"Did I mention that I loved you?" he said. "I've loved you ever since you came along that horrible road on the Kent coast, with Mrs Holland after you. You remember the tent you hid inside?"
"I remember everything. Oh, Fred, it's been so long." He kissed her again, gently this time, and pinched the candle out.
"We're lucky," he said.
"We deserved it," she whispered, and lay close in his arms.
Mr Windlesham's carriage drew up at 47 Hyde Park Gate to let him out, and then trundled around into the stable behind.
He gave his coat and hat to the footman, and a minute later he was shown into a large study.
"Well?" said Axel Bellmann, from behind the desk.
"He's there. There were some playing-cards on the kitchen table. They might have been playing a game, of course, but they were laid out as if someone had been doing tricks with them. As soon as I came in, she tidied them away. And when I brought up the subject of Scotland, the young man glanced involuntarily towards the stairs."
"And everything else is ready?"
"Everything is prepared, Mr Bellmann."
The financier's heavy face moved slightly, and the likeness of a smile appeared.
"Very good, Windlesham. Will you have a glass of brandy with me?"
"That is very kind of you, Mr Bellmann."
It was poured and handed, and Mr Windlesham sat down, arranging his coat-tails carefully.
"Were they taken in by your proposition?" said Bellmann.
"Oh, no. Not for a moment. But it held their attention for the necessary time." He sipped his brandy. "You know, Mr Bellmann," he went on, "I am really quite favourably impressed by those two. It's a great pity there's no prospect of making terms with them."
"Oh, it's too late for that, Windlesham," said Axel Bellmann, sitting again, smiling. "Far too late for that."
Chapter Twenty
SLEEPLESSNESS
Jim couldn't sleep.
Mackinnon snored gently on the camp bed by the door - an infuriating noise; Jim felt like throwing a boot at him. The complacency of the man! All right, he'd done his bit in the fight - but there was no need to snore about it. Jim lay awake and cursed.

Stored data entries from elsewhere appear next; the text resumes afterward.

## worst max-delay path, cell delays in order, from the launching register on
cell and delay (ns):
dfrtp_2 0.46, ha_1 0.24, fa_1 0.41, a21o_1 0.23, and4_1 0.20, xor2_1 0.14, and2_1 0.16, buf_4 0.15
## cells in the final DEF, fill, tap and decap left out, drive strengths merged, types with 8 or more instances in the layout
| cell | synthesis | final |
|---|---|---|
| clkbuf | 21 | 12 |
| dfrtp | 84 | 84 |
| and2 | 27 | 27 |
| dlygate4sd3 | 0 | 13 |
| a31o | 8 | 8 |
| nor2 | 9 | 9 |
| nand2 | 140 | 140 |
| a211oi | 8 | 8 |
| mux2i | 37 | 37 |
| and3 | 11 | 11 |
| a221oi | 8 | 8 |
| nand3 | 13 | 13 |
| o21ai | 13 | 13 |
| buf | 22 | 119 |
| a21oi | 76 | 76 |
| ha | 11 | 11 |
===== src/rtl/uart_link_ctrl_rr_arbiter.sv =====
// Combinational round-robin arbiter: one-hot grant to the first request found
// after i_ptr, wrapping around.
module rr_arbiter #(
  parameter int N  = 4,
  parameter int IW = (N > 1) ? $clog2(N) : 1
) (
  input  logic [N-1:0]  i_req,
  input  logic [IW-1:0] i_ptr,
  output logic [N-1:0]  o_gnt,
  output logic [IW-1:0] o_gnt_idx
);

  logic          w_found;
  logic [IW-1:0] w_idx;

  always_comb begin
    o_gnt     = '0;
    o_gnt_idx = '0;
    w_found   = 1'b0;
    w_idx     = '0;
    for (int k = 1; k <= N; k++) begin
      w_idx = IW'((int'(i_ptr) + k) % N);
      if (!w_found && i_req[w_idx]) begin
        w_found        = 1'b1;
        o_gnt[w_idx]   = 1'b1;
        o_gnt_idx      = w_idx;
      end
    end
  end

endmodule
File: src/rtl/acq_pkg.sv
// -----------------------------------------------------------------------------
// acq_pkg
// Shared types and constants for the frame acquisition sequencer.
//   acq_state_t    : sequencer state encoding (IDLE, SETTLE, RUN, DONE)
//   LOG_THROTTLE_W : width of the decimation exponent driven to axis_throttler
// -----------------------------------------------------------------------------
package acq_pkg;

  localparam int LOG_THROTTLE_W = 5;

  typedef enum logic [1:0] {
    IDLE   = 2'd0,
    SETTLE = 2'd1,
    RUN    = 2'd2,
    DONE   = 2'd3
  } acq_state_t;

endpackage

File: src/rtl/acq_settle_timer.sv
// -----------------------------------------------------------------------------
// acq_settle_timer
// Loadable down-counter that times the post-start discard window.
// Ports:
//   clk      : clock
//   rst_n    : synchronous active-low reset (counter clears to zero)
//   load     : load load_val (takes priority over dec)
//   load_val : value to load
//   dec      : decrement by one; saturates at zero
//   zero     : counter currently reads zero
// -----------------------------------------------------------------------------
module acq_settle_timer #(
  parameter int CNT_W = 7
) (
  input  logic             clk,
  input  logic             rst_n,
  input  logic             load,
  input  logic [CNT_W-1:0] load_val,
  input  logic             dec,
  output logic             zero
);

  logic [CNT_W-1:0] cnt_q;
  logic [CNT_W-1:0] cnt_d;

  // Next count: load wins, otherwise count down and hold at zero.
  always_comb begin
    cnt_d = cnt_q;
    if (load) begin
      cnt_d = load_val;
    end else if (dec && (cnt_q != {CNT_W{1'b0}})) begin
      cnt_d = cnt_q - {{(CNT_W-1){1'b0}}, 1'b1};
    end else begin
      cnt_d = cnt_q;
    end
  end

  // Counter register with synchronous reset.
  always_ff @(posedge clk) begin
    if (!rst_n) begin
      cnt_q <= {CNT_W{1'b0}};
    end else begin
      cnt_q <= cnt_d;
    end
  end

  assign zero = (cnt_q == {CNT_W{1'b0}});

endmodule

File: src/rtl/axis_acq_sequencer.sv
// -----------------------------------------------------------------------------
// axis_acq_sequencer
// Frame-based acquisition controller placed downstream of axis_throttler.
// A start with non-zero length latches the decimation exponent and frame
// length, discards SETTLE_CYCLES cycles of upstream data so the throttler
// phase realigns, then forwards exactly `length` samples with tlast on the
// final one.
// Ports:
//   aclk, aresetn        : clock, synchronous active-low reset
//   start, abort         : level-sampled capture request / cancel
//   log_throttle_req     : requested decimation exponent
//   length               : samples per frame
//   log_throttle         : registered exponent to axis_throttler
//   busy, done, aborted  : status (busy in SETTLE/RUN, one-cycle pulses)
//   sample_count         : handshakes accepted in the current frame
//   S_AXIS_*             : upstream stream (throttler output)
//   M_AXIS_*             : downstream stream (DMA side), zero-latency passthrough
// -----------------------------------------------------------------------------
module axis_acq_sequencer
  import acq_pkg::*;
#(
  parameter int AXIS_TDATA_WIDTH = 32,
  parameter int LENGTH_WIDTH     = 16,
  parameter int SETTLE_CYCLES    = 64
) (
  input  logic                        aclk,
  input  logic                        aresetn,
  input  logic                        start,
  input  logic                        abort,
  input  logic [LOG_THROTTLE_W-1:0]   log_throttle_req,
  input  logic [LENGTH_WIDTH-1:0]     length,
  output logic [LOG_THROTTLE_W-1:0]   log_throttle,
  output logic                        busy,
  output logic                        done,
  output logic                        aborted,
  output logic [LENGTH_WIDTH-1:0]     sample_count,
  output logic                        S_AXIS_tready,
  input  logic                        S_AXIS_tvalid,
  input  logic [AXIS_TDATA_WIDTH-1:0] S_AXIS_tdata,
  input  logic                        M_AXIS_tready,
  output logic                        M_AXIS_tvalid,
  output logic [AXIS_TDATA_WIDTH-1:0] M_AXIS_tdata,
  output logic                        M_AXIS_tlast
);

  // Extra bit keeps the width non-zero when SETTLE_CYCLES is 1.
  localparam int SETTLE_W = $clog2(SETTLE_CYCLES + 1);

  acq_state_t                state_q, state_d;
  logic [LOG_THROTTLE_W-1:0] log_throttle_q, log_throttle_d;
  logic [LENGTH_WIDTH-1:0]   length_q, length_d;
  logic [LENGTH_WIDTH-1:0]   sample_count_q, sample_count_d;
  logic                      busy_q, busy_d;
  logic                      done_q, done_d;
  logic                      aborted_q, aborted_d;

  logic timer_load;
  logic timer_dec;
  logic timer_zero;
  logic s_tready;
  logic m_tvalid;
  logic m_tlast;
  logic handshake;

  acq_settle_timer #(
    .CNT_W (SETTLE_W)
  ) u_settle_timer (
    .clk      (aclk),
    .rst_n    (aresetn),
    .load     (timer_load),
    .load_val (SETTLE_W'(SETTLE_CYCLES - 1)),
    .dec      (timer_dec),
    .zero     (timer_zero)
  );

  // Next-state, stream steering and status pulse generation.
  always_comb begin
    state_d        = state_q;
    log_throttle_d = log_throttle_q;
    length_d       = length_q;
    sample_count_d = sample_count_q;
    aborted_d      = 1'b0;
    timer_load     = 1'b0;
    timer_dec      = 1'b0;
    s_tready       = 1'b0;
    m_tvalid       = 1'b0;
    m_tlast        = 1'b0;
    handshake      = 1'b0;

    case (state_q)
      IDLE: begin
        s_tready = 1'b1;
        // abort is ignored here, so start wins when both are high.
        if (start && (length != {LENGTH_WIDTH{1'b0}})) begin
          length_d       = length;
          log_throttle_d = log_throttle_req;
          sample_count_d = {LENGTH_WIDTH{1'b0}};
          timer_load     = 1'b1;
          state_d        = SETTLE;
        end else begin
          state_d = IDLE;
        end
      end

      SETTLE: begin
        s_tready  = 1'b1;
        timer_dec = 1'b1;
        if (abort) begin
          aborted_d = 1'b1;
          state_d   = IDLE;
        end else if (timer_zero) begin
          state_d = RUN;
        end else begin
          state_d = SETTLE;
        end
      end

      RUN: begin
        s_tready  = M_AXIS_tready;
        m_tvalid  = S_AXIS_tvalid;
        m_tlast   = (sample_count_q == (length_q - LENGTH_WIDTH'(1)));
        handshake = S_AXIS_tvalid & M_AXIS_tready;
        if (handshake) begin
          sample_count_d = sample_count_q + LENGTH_WIDTH'(1);
        end else begin
          sample_count_d = sample_count_q;
        end
        // Abort takes priority; a beat accepted in the same cycle still counts.
        if (abort) begin
          aborted_d = 1'b1;
          state_d   = IDLE;
        end else if (handshake && m_tlast) begin
          state_d = DONE;
        end else begin
          state_d = RUN;
        end
      end

      DONE: begin
        s_tready = 1'b1;
        state_d  = IDLE;
      end

      default: begin
        state_d = IDLE;
      end
    endcase

    busy_d = (state_d == SETTLE) || (state_d == RUN);
    done_d = (state_d == DONE);
  end

  // Control and status registers.
  always_ff @(posedge aclk) begin
    if (!aresetn) begin
      state_q        <= IDLE;
      log_throttle_q <= {LOG_THROTTLE_W{1'b0}};
      length_q       <= {LENGTH_WIDTH{1'b0}};
      sample_count_q <= {LENGTH_WIDTH{1'b0}};
      busy_q         <= 1'b0;
      done_q         <= 1'b0;
      aborted_q      <= 1'b0;
    end else begin
      state_q        <= state_d;
      log_throttle_q <= log_throttle_d;
      length_q       <= length_d;
      sample_count_q <= sample_count_d;
      busy_q         <= busy_d;
      done_q         <= done_d;
      aborted_q      <= aborted_d;
    end
  end

  // Handshake outputs are forced idle while reset is held.
  assign S_AXIS_tready = aresetn & s_tready;
  assign M_AXIS_tvalid = aresetn & m_tvalid;
  assign M_AXIS_tdata  = S_AXIS_tdata;
  assign M_AXIS_tlast  = m_tlast;
  assign log_throttle  = log_throttle_q;
  assign busy          = busy_q;
  assign done          = done_q;
  assign aborted       = aborted_q;
  assign sample_count  = sample_count_q;

endmodule

File: config.mk
export PLATFORM = sky130hd
export DESIGN_NAME = axis_acq_sequencer
export DESIGN_NICKNAME = d
export VERILOG_FILES = /design/src/rtl/acq_pkg.sv /design/src/rtl/acq_settle_timer.sv /design/src/rtl/axis_acq_sequencer.sv
export SDC_FILE = /design/constraint.sdc
export NUM_CORES = 1
export LEC_CHECK = 0
export CAP_MARGIN = 10
export CORE_MARGIN = 2
export CORE_UTILIZATION = 35
export DETAILED_ROUTE_END_ITERATION = 6
export PLACE_DENSITY = 0.74
export SLEW_MARGIN = 20
export SYNTH_ARGS = -nofsm -noshare
export SYNTH_HDL_FRONTEND = slang
export SYNTH_HIERARCHICAL = 1
export SYNTH_SLANG_ARGS = --single-unit
File: constraint.sdc
create_clock -name aclk -period 5.8 [get_ports aclk]
set_clock_uncertainty 0.2 [all_clocks]
set_input_delay 1.16 -clock aclk [delete_from_list [all_inputs] [get_ports aclk]]
set_output_delay 1.16 -clock aclk [all_outputs]
set_load 0.05 [all_outputs]
==> impl_metrics.json <==
{
  "num_antenna_cells": 0,
  "drv_cap": 0,
  "yosysSeqAreaShare": 0.321,
  "grt_usage": 0.144,
  "final_layout_size_suffix_gt1_frac": 0.0526,
  "yosysWarnings": 6,
  "finalHoldViolCount": 0,
  "fmax_ghz": 0.221,
  "portBuffers": 53,
  "p_leak_nw": 1.29,
  "vdd_drop_max_mv": 0.0975,
  "tightestPinTransition_ns": 0.696,
  "grt_start_max_net_pins": 40,
  "core_area_um2": 8590,
  "combinationalPowerShare": 0.197,
  "antenna_found_initial": 0,
  "cts_inserted_buffers": 5,
  "wl_per_cell_um": 13.4,
  "layout_commonest_cell": "clkdlybuf4s50_1",
  "gp_congestion": 0.898,
  "dp_cells": 499,
  "hold_depth": 2,
  "crit_type": "register to output pin",
  "reg2reg_depth": 10,
  "grt_pass1_vias": 2508,
  "postRouteAntennaNets": 0,
  "fin_crit_sh": 0.781,
  "avgSynthCellArea_um2": 8.11,
  "power.density_nw_per_um2": 227,
  "clockBufferDepth": 2,
  "netSwitchingPower_uw": 220,
  "synth_cells": 377,
  "clockPowerShare": 0.351,
  "die_w_um": 97.5,
  "htreeDepth": 2,
  "async_reset_ff_frac": 0,
  "cts_root_buf": "clkbuf_8",
  "design_area_um2": 3590,
  "drtPass1Iterations": 4,
  "cp_max_fo": 7,
  "finalSetupTns_ns": 0,
  "end_kind": "output pin",
  "synth_edf_count": 0,
  "overflow": 0,
  "die_h_um": 97.5,
  "nNetsFinal": 464,
  "crit_required_ns": 4.44,
  "rsz0062_at_grt": "false",
  "routed_via_density": 5.11,
  "clk_latency_ns": 0.30,
  "finalSetupViolCount": 0,
  "status": "finished clean",
  "arrival_ns": 3.17,
  "hold_path_class": "register to register",
  "ys_ff_latch": 49,
  "cts_tree": "done",
  "cts_hold_buf": 0,
  "start_util": 0.356,
  "p_int_uw": 596,
  "slew_viol_final": 0,
  "grt_pass1_wl_um": 11500,
  "fin_crit_ns": 4.53,
  "p_seq_frac": 0.453,
  "vias": 2589,
  "p_sw_frac": 0.270,
  "hpwl_um": 5130,
  "syn-cell-area_um2": 3060,
  "ctsResizeCount": 0,
  "slew_headroom": 0.535,
  "cts.sinks": 49,
  "drc_errors": 0,
  "fin_cells": 507,
  "totalWireLength_um": 6770,
  "fin_util": 0.418,
  "ios": 118,
  "layout_common_cells": "53 x clkdlybuf4s50_1, 52 x nand2_1, 49 x dfxtp_1",
  "cts_setup_buffers": 0,
  "placementRows": 34,
  "start_kind": "register",
  "ys.flop_type": "dfxtp_1",
  "placed_area_um2": 3460,
  "synth_cell_type_count": 59,
  "area_delta_synth_final_pct": 17.4,
  "die_area_um2": 9500,
  "cts.clk_slew.worst_paths_ns": 0.09,
  "drt-initial-drc-count": 118
}
-- power by group through the flow --
stage	Combinational [mW]	Sequential, mW	Clock [mW]
after detailed placement	0.160	0.377	0
after floorplan	0.160	0.384	0
final	0.161	0.370	0.286
after global placement	0.155	0.377	0
after CTS	0.161	0.369	0.292
after global routing	0.178	0.373	0.304
-- cell families (layout without fill, tap and decap cells) --
kind of cell / count (synthesis) / after routing / share of synthesized area
fa+ha+maj: 7 / 7 / 0.0286
flops: 49 / 49 / 0.321
xor+xnor: 27 / 27 / 0.0818
other cells: 2 / 7 / 0.00246
simple gates: 158 / 158 / 0.275
compound gates: 69 / 69 / 0.161
mux: 4 / 4 / 0.0131
buf+inv: 61 / 78 / 0.117
-- per-layer routing --
metal  vias to the layer above  global-route usage  routed length, µm
met2                        70               0.238               3080
met3                        13              0.0367                350
met4                         0              0.0459                 98
met5                         -                   0                  0
li1                       1311                   -                  -
met1                      1195               0.185               3250
-- cell usage after synthesis (all sizes together), types with 3 or more instances --
| library cell | number | area (µm²) |
|---|---|---|
| ha | 7 | 87.6 |
| o21ai | 10 | 50.1 |
| nand2 | 52 | 195 |
| o211ai | 4 | 30.0 |
| nand4 | 6 | 37.5 |
| nand2b | 9 | 56.3 |
| nand4b | 4 | 35.0 |
| nor4 | 8 | 62.6 |
| a21oi | 13 | 68.8 |
| nand3 | 9 | 45.0 |
| or4 | 3 | 22.5 |
| buf | 37 | 268 |
| xnor2 | 16 | 140 |
| and2 | 5 | 31.3 |
| mux2i | 4 | 40.0 |
| and3 | 4 | 25.0 |
| o31ai | 4 | 35.0 |
| clkbuf | 9 | 33.8 |
| a21boi | 21 | 158 |
| dfxtp | 49 | 981 |
| or3 | 7 | 43.8 |
| xor2 | 10 | 87.6 |
| nor3 | 11 | 70.1 |
| nor2 | 26 | 97.6 |
| o21a | 3 | 22.5 |
| inv | 15 | 56.3 |
-- area by class of cell --
cell class | count | area, µm²
Fill cell | 866 | 5000
Multi-Input combinational cell | 272 | 1740
Sequential cell | 49 | 981
Timing Repair Buffer | 55 | 546
Tap cell | 108 | 135
Clock buffer | 5 | 68.8
Clock inverter | 3 | 65.1
Inverter | 15 | 56.3
-- path summary, 6_finish.rpt --
kind	slack (ns)	endpoint	startpoint
hold / removal	0.28	log_throttle[0]	log_throttle[0]
setup / recovery	1.27	M_AXIS_tlast	length_q[0]
hold reg to reg	0.28	log_throttle[0]	log_throttle[0]
setup reg to reg	2.93	busy	length_q[0]
-- sequential cells by signal, summed over array words and instances (netlist names) --
register,flops
aborted,1
busy,1
done,1
length_q,16
log_throttle,5
sample_count,16
state_q,2
u_settle_timer/cnt_q,7
-- through the flow --
| step | hold WS, ns | total power [mW] | setup WS, ns |
|---|---|---|---|
| floorplan | 0.265 | 0.545 | 1.89 |
| global placement | 0.258 | 0.532 | 1.52 |
| detailed placement | 0.264 | 0.537 | 1.51 |
| CTS | 0.279 | 0.822 | 1.25 |
| global route | 0.306 | 0.854 | 1.01 |
| finish | 0.277 | 0.816 | 1.27 |
-- worst max-delay path: stages (launching register included) --
cell and delay (ns):
dfxtp_1 0.47, inv_1 0.08, ha_1 0.24, nor2b_1 0.18, or3_1 0.35, a31o_2 0.25, nor3_2 0.16, nand4_1 0.19
nor2_1 0.13, clkdlybuf4s50_1 0.82
No activity file was read; power rests on OpenSTA's default activity.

It was partly, of course, Lady Mary. That kiss. . . And to know that a moment like that, so strange and out of time, would never come his way again. He was tormented with love for her. How could she have married. . . Oh, don't think of that; it was hopeless.
And it was partly the pain of the cut on his cheek. What the doctor had done to it he couldn't imagine, but it blazed and throbbed and ached till he felt like crying out. The only thing that relieved that was the thought of the blow that had felled Harris.
And it was partly something else. Something was wrong. After fretting at it all evening, he'd finally worked out where this uneasiness came from. It was the painters. It wasn't just that he didn't know them - it was that they didn't seem like painters, somehow. They had the right gear and the right clothes, but all they seemed to be doing was shifting things about and waiting for him to leave.
Things weren't right.
Damn silly case this had been all round. Who was going to pay them? Who was going to thank them for clearing it all up? Was a grateful government going to come forward and press expenses on them? Rot and blast and shrivel Bellmann, Wytham, Mackinnon, the whole bloody lot of them.
He was wider awake than ever. And on edge with nerves, as if he'd learnt that there was a bomb in the room with a fuse burning low, and he couldn't find it. All his senses were preternaturally sharp: Mackinnon's breathing rasped at his nerves, the bedclothes were too hot, the pillow too hard for his cheek. . . It was no good. He'd never sleep now.
He swung his legs over the side of the bed and felt for his slippers. He'd go downstairs, sit in the kitchen, do a bit of writing, have a cup of tea. Mackinnon stirred on his camp bed as Jim stepped over him, so Jim told him sotto voce what he thought of him, and magicians, and Scotsmen in general. He unhooked his dressing-gown from the door and went out on to the landing.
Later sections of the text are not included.